■ TRY IT ■
Write the entries out exactly, with the final line being the one containing "worst max-delay path: last_ptr_q[0]$_DFFE_PN1P_".

....................

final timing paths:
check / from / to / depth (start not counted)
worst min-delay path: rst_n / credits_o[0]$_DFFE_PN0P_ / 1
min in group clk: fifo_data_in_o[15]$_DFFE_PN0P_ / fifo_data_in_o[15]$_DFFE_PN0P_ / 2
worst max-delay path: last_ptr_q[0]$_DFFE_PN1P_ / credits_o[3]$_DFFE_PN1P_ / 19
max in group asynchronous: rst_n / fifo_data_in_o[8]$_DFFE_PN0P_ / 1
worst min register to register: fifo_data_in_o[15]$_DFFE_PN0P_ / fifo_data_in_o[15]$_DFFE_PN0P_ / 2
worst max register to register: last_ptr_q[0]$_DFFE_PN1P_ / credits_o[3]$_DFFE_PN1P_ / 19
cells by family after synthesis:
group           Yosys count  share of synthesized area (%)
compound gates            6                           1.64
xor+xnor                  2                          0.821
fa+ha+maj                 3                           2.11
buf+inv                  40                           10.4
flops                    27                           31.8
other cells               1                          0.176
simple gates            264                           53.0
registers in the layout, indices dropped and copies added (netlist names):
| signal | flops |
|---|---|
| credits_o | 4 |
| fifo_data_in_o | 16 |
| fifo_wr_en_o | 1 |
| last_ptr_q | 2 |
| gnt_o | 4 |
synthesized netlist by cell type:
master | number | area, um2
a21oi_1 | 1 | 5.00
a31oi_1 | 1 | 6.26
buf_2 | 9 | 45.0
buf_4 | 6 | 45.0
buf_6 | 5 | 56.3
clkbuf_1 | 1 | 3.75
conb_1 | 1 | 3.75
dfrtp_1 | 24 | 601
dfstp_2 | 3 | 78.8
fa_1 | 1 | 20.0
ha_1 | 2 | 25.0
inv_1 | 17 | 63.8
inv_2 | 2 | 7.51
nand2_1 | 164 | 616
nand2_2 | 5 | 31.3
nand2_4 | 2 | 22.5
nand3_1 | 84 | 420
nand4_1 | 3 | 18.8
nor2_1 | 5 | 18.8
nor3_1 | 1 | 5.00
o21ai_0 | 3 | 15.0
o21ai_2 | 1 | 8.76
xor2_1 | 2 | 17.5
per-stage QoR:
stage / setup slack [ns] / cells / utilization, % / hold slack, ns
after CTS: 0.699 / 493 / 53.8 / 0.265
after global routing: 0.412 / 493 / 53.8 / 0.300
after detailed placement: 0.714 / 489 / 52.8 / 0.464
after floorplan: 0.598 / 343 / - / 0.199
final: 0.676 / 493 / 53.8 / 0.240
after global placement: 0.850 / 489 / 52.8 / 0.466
### config.mk
export PLATFORM = sky130hd
export DESIGN_NAME = data_cache
export DESIGN_NICKNAME = d
export VERILOG_FILES = /design/src/rtl/data_cache.sv
export SDC_FILE = /design/constraint.sdc
export NUM_CORES = 2
export LEC_CHECK = 0
export ABC_CLOCK_PERIOD_IN_PS = 9600
export CAP_MARGIN = 30
export CORE_MARGIN = 2
export CORE_UTILIZATION = 50
export DETAILED_ROUTE_END_ITERATION = 10
export DONT_BUFFER_PORTS = 1
export SETUP_SLACK_MARGIN = 0.4
export SLEW_MARGIN = 40
export SYNTH_ARGS = -nofsm -noshare
export SYNTH_HDL_FRONTEND = slang
export SYNTH_SLANG_ARGS = --single-unit
### constraint.sdc
create_clock -name clk -period 9.6 [get_ports clk]
set_input_delay 2.88 -clock clk [delete_from_list [all_inputs] [get_ports clk]]
set_output_delay 2.88 -clock clk [all_outputs]
set_load 0.05 [all_outputs]
### src/rtl/boid_frame_scheduler_pkg.sv
// Shared types and sizing helpers for the boid frame scheduler.
package boid_pkg;

  localparam int H_RES_DEF = 640;
  localparam int V_RES_DEF = 480;

  typedef enum logic [1:0] {IDLE, CLEAR, DRAW, FLUSH} fsm_state_t;

  function automatic int addr_width(input int h, input int v);
    return (h * v > 1) ? $clog2(h * v) : 1;
  endfunction

  function automatic int idx_width(input int n);
    return (n > 1) ? $clog2(n) : 1;
  endfunction

endpackage

### src/rtl/boid_frame_scheduler_if.sv
// CPU boid-write bus and display-RAM write bus of the frame scheduler.
interface boid_frame_scheduler_if #(
  parameter int X_WIDTH    = 10,
  parameter int Y_WIDTH    = 9,
  parameter int SEL_WIDTH  = 5,
  parameter int ADDR_WIDTH = 19
);
  logic                  cpu_we;
  logic [SEL_WIDTH-1:0]  cpu_sel;
  logic [X_WIDTH-1:0]    cpu_x;
  logic [Y_WIDTH-1:0]    cpu_y;
  logic                  cpu_valid;
  logic                  ram_clear;
  logic                  pix_we;
  logic [ADDR_WIDTH-1:0] pix_addr;

  modport master (
    output cpu_we, cpu_sel, cpu_x, cpu_y, cpu_valid,
    input  ram_clear, pix_we, pix_addr
  );

  modport slave (
    input  cpu_we, cpu_sel, cpu_x, cpu_y, cpu_valid,
    output ram_clear, pix_we, pix_addr
  );
endinterface

### src/rtl/boid_frame_scheduler_pos_table.sv
// Boid position register file: one write port, one asynchronous read port.
module boid_pos_table #(
  parameter int NUM_BOIDS = 32,
  parameter int X_WIDTH   = 10,
  parameter int Y_WIDTH   = 9,
  parameter int SEL_WIDTH = 5
) (
  input  logic                         clock,
  input  logic                         reset_n,
  input  logic                         we,
  input  logic [SEL_WIDTH-1:0]         wr_sel,
  input  logic [X_WIDTH+Y_WIDTH:0]     wr_data,
  input  logic [SEL_WIDTH-1:0]         rd_sel,
  output logic [X_WIDTH+Y_WIDTH:0]     rd_data
);

  logic [X_WIDTH+Y_WIDTH:0] mem [NUM_BOIDS];

  always_ff @(posedge clock or negedge reset_n) begin
    if (!reset_n) begin
      for (int i = 0; i < NUM_BOIDS; i++) mem[i] <= '0;
    end else if (we && (32'(wr_sel) < NUM_BOIDS)) begin
      mem[wr_sel] <= wr_data;
    end
  end

  assign rd_data = (32'(rd_sel) < NUM_BOIDS) ? mem[rd_sel] : '0;

endmodule

### src/rtl/boid_frame_scheduler.sv
// Per-frame boid rasteriser: clears the display RAM, then emits one write per
// on-screen pixel of a SPRITE x SPRITE square for every valid boid.
//
// state | meaning
// IDLE  | waiting for frame_end
// CLEAR | one-cycle ram_clear pulse
// DRAW  | one slot per cycle over (b, dy, dx)
// FLUSH | last registered pixel drains; done follows
module boid_frame_scheduler
  import boid_pkg::*;
#(
  parameter int NUM_BOIDS  = 32,
  parameter int X_WIDTH    = 10,
  parameter int Y_WIDTH    = 9,
  parameter int H_RES      = H_RES_DEF,
  parameter int V_RES      = V_RES_DEF,
  parameter int SPRITE     = 2,
  parameter int ADDR_WIDTH = addr_width(H_RES, V_RES)
) (
  input  logic                   clock,
  input  logic                   reset_n,
  input  logic                   ovr_clr,
  input  logic                   frame_end,
  boid_frame_scheduler_if.slave  bus,
  output logic                   busy,
  output logic                   done,
  output logic                   overrun
);

  localparam int SEL_WIDTH = idx_width(NUM_BOIDS);
  localparam int D_WIDTH   = idx_width(SPRITE);
  localparam int EW        = 1 + X_WIDTH + Y_WIDTH;
  localparam logic [SEL_WIDTH-1:0] B_LAST = SEL_WIDTH'(NUM_BOIDS - 1);
  localparam logic [D_WIDTH-1:0]   D_LAST = D_WIDTH'(SPRITE - 1);
  localparam logic [X_WIDTH:0]     H_LIM  = (X_WIDTH + 1)'(H_RES);
  localparam logic [Y_WIDTH:0]     V_LIM  = (Y_WIDTH + 1)'(V_RES);

  fsm_state_t state, state_nxt;
  logic [SEL_WIDTH-1:0] b_cnt;
  logic [D_WIDTH-1:0]   dx, dy;
  logic                 drawing, first_slot, last_slot, on_screen;
  logic [EW-1:0]        rd_data, held, cur;
  logic [X_WIDTH:0]     px;
  logic [Y_WIDTH:0]     py;
  logic [ADDR_WIDTH-1:0] addr_calc;

  boid_pos_table #(
    .NUM_BOIDS (NUM_BOIDS),
    .X_WIDTH   (X_WIDTH),
    .Y_WIDTH   (Y_WIDTH),
    .SEL_WIDTH (SEL_WIDTH)
  ) u_table (
    .clock   (clock),
    .reset_n (reset_n),
    .we      (bus.cpu_we),
    .wr_sel  (bus.cpu_sel),
    .wr_data ({bus.cpu_valid, bus.cpu_x, bus.cpu_y}),
    .rd_sel  (b_cnt),
    .rd_data (rd_data)
  );

  always_ff @(posedge clock or negedge reset_n) begin
    if (!reset_n) state <= IDLE;
    else          state <= state_nxt;
  end

  assign last_slot = (b_cnt == B_LAST) && (dy == D_LAST) && (dx == D_LAST);

  always_comb begin
    state_nxt = state;
    case (state)
      IDLE:  if (frame_end) state_nxt = CLEAR;
      CLEAR: state_nxt = DRAW;
      DRAW:  if (last_slot) state_nxt = FLUSH;
      FLUSH: state_nxt = IDLE;
      default: state_nxt = IDLE;
    endcase
  end

  always_comb begin
    bus.ram_clear = (state == CLEAR);
    busy          = (state != IDLE);
    drawing       = (state == DRAW);
  end

  // The table is read live on a boid's first slot so late CPU writes to
  // boids not yet reached still land in this frame.
  assign first_slot = (dx == '0) && (dy == '0);
  assign cur        = first_slot ? rd_data : held;
  assign px         = {1'b0, cur[Y_WIDTH +: X_WIDTH]} + (X_WIDTH + 1)'(dx);
  assign py         = {1'b0, cur[Y_WIDTH-1:0]} + (Y_WIDTH + 1)'(dy);
  assign on_screen  = drawing && cur[EW-1] && (px < H_LIM) && (py < V_LIM);
  assign addr_calc  = ADDR_WIDTH'(py) * ADDR_WIDTH'(H_RES) + ADDR_WIDTH'(px);

  always_ff @(posedge clock or negedge reset_n) begin
    if (!reset_n) begin
      b_cnt <= '0;
      dx    <= '0;
      dy    <= '0;
      held  <= '0;
    end else if (!drawing) begin
      b_cnt <= '0;
      dx    <= '0;
      dy    <= '0;
    end else begin
      if (first_slot) held <= rd_data;
      if (dx == D_LAST) begin
        dx <= '0;
        if (dy == D_LAST) begin
          dy    <= '0;
          b_cnt <= b_cnt + SEL_WIDTH'(1);
        end else begin
          dy <= dy + D_WIDTH'(1);
        end
      end else begin
        dx <= dx + D_WIDTH'(1);
      end
    end
  end

  always_ff @(posedge clock or negedge reset_n) begin
    if (!reset_n) begin
      bus.pix_we   <= 1'b0;
      bus.pix_addr <= '0;
      done         <= 1'b0;
      overrun      <= 1'b0;
    end else begin
      bus.pix_we <= on_screen;
      if (on_screen) bus.pix_addr <= addr_calc;
      done <= (state == FLUSH);
      if (frame_end && busy) overrun <= 1'b1;
      else if (ovr_clr)      overrun <= 1'b0;
    end
  end

endmodule

### src/flat_wrapper.sv
// flat-port wrapper written by rule: the top's interface ports become plain ports
module boid_frame_scheduler_flat import boid_pkg::*;
#(
  parameter int NUM_BOIDS  = 32,
  parameter int X_WIDTH    = 10,
  parameter int Y_WIDTH    = 9,
  parameter int H_RES      = H_RES_DEF,
  parameter int V_RES      = V_RES_DEF,
  parameter int SPRITE     = 2,
  parameter int ADDR_WIDTH = addr_width(H_RES, V_RES)
)
  (clock, reset_n, ovr_clr, frame_end, busy, done, overrun, bus_cpu_we, bus_cpu_sel, bus_cpu_x, bus_cpu_y, bus_cpu_valid, bus_ram_clear, bus_pix_we, bus_pix_addr);
  boid_frame_scheduler_if #(.X_WIDTH(X_WIDTH), .Y_WIDTH(Y_WIDTH), .ADDR_WIDTH(ADDR_WIDTH)) bus_i ();
  input  logic clock;
  input  logic reset_n;
  input  logic ovr_clr;
  input  logic frame_end;
  output logic busy;
  output logic done;
  output logic overrun;
  input wire logic [$bits(bus_i.cpu_we)-1:0] bus_cpu_we;
  input wire logic [$bits(bus_i.cpu_sel)-1:0] bus_cpu_sel;
  input wire logic [$bits(bus_i.cpu_x)-1:0] bus_cpu_x;
  input wire logic [$bits(bus_i.cpu_y)-1:0] bus_cpu_y;
  input wire logic [$bits(bus_i.cpu_valid)-1:0] bus_cpu_valid;
  output wire logic [$bits(bus_i.ram_clear)-1:0] bus_ram_clear;
  output wire logic [$bits(bus_i.pix_we)-1:0] bus_pix_we;
  output wire logic [$bits(bus_i.pix_addr)-1:0] bus_pix_addr;
  assign bus_i.cpu_we = bus_cpu_we;
  assign bus_i.cpu_sel = bus_cpu_sel;
  assign bus_i.cpu_x = bus_cpu_x;
  assign bus_i.cpu_y = bus_cpu_y;
  assign bus_i.cpu_valid = bus_cpu_valid;
  assign bus_ram_clear = bus_i.ram_clear;
  assign bus_pix_we = bus_i.pix_we;
  assign bus_pix_addr = bus_i.pix_addr;
  boid_frame_scheduler #(.NUM_BOIDS(NUM_BOIDS), .X_WIDTH(X_WIDTH), .Y_WIDTH(Y_WIDTH), .H_RES(H_RES), .V_RES(V_RES), .SPRITE(SPRITE), .ADDR_WIDTH(ADDR_WIDTH)) u_core (.clock(clock), .reset_n(reset_n), .ovr_clr(ovr_clr), .frame_end(frame_end), .bus(bus_i), .busy(busy), .done(done), .overrun(overrun));
endmodule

....................

■ EXERCISE RESPONSE ■
final timing paths:
check / from / to / depth (start not counted)
worst min-delay path: rst_n / credits_o[0]$_DFFE_PN0P_ / 1
min in group clk: fifo_data_in_o[15]$_DFFE_PN0P_ / fifo_data_in_o[15]$_DFFE_PN0P_ / 2
worst max-delay path: last_ptr_q[0]$_DFFE_PN1P_ / credits_o[3]$_DFFE_PN1P_ / 19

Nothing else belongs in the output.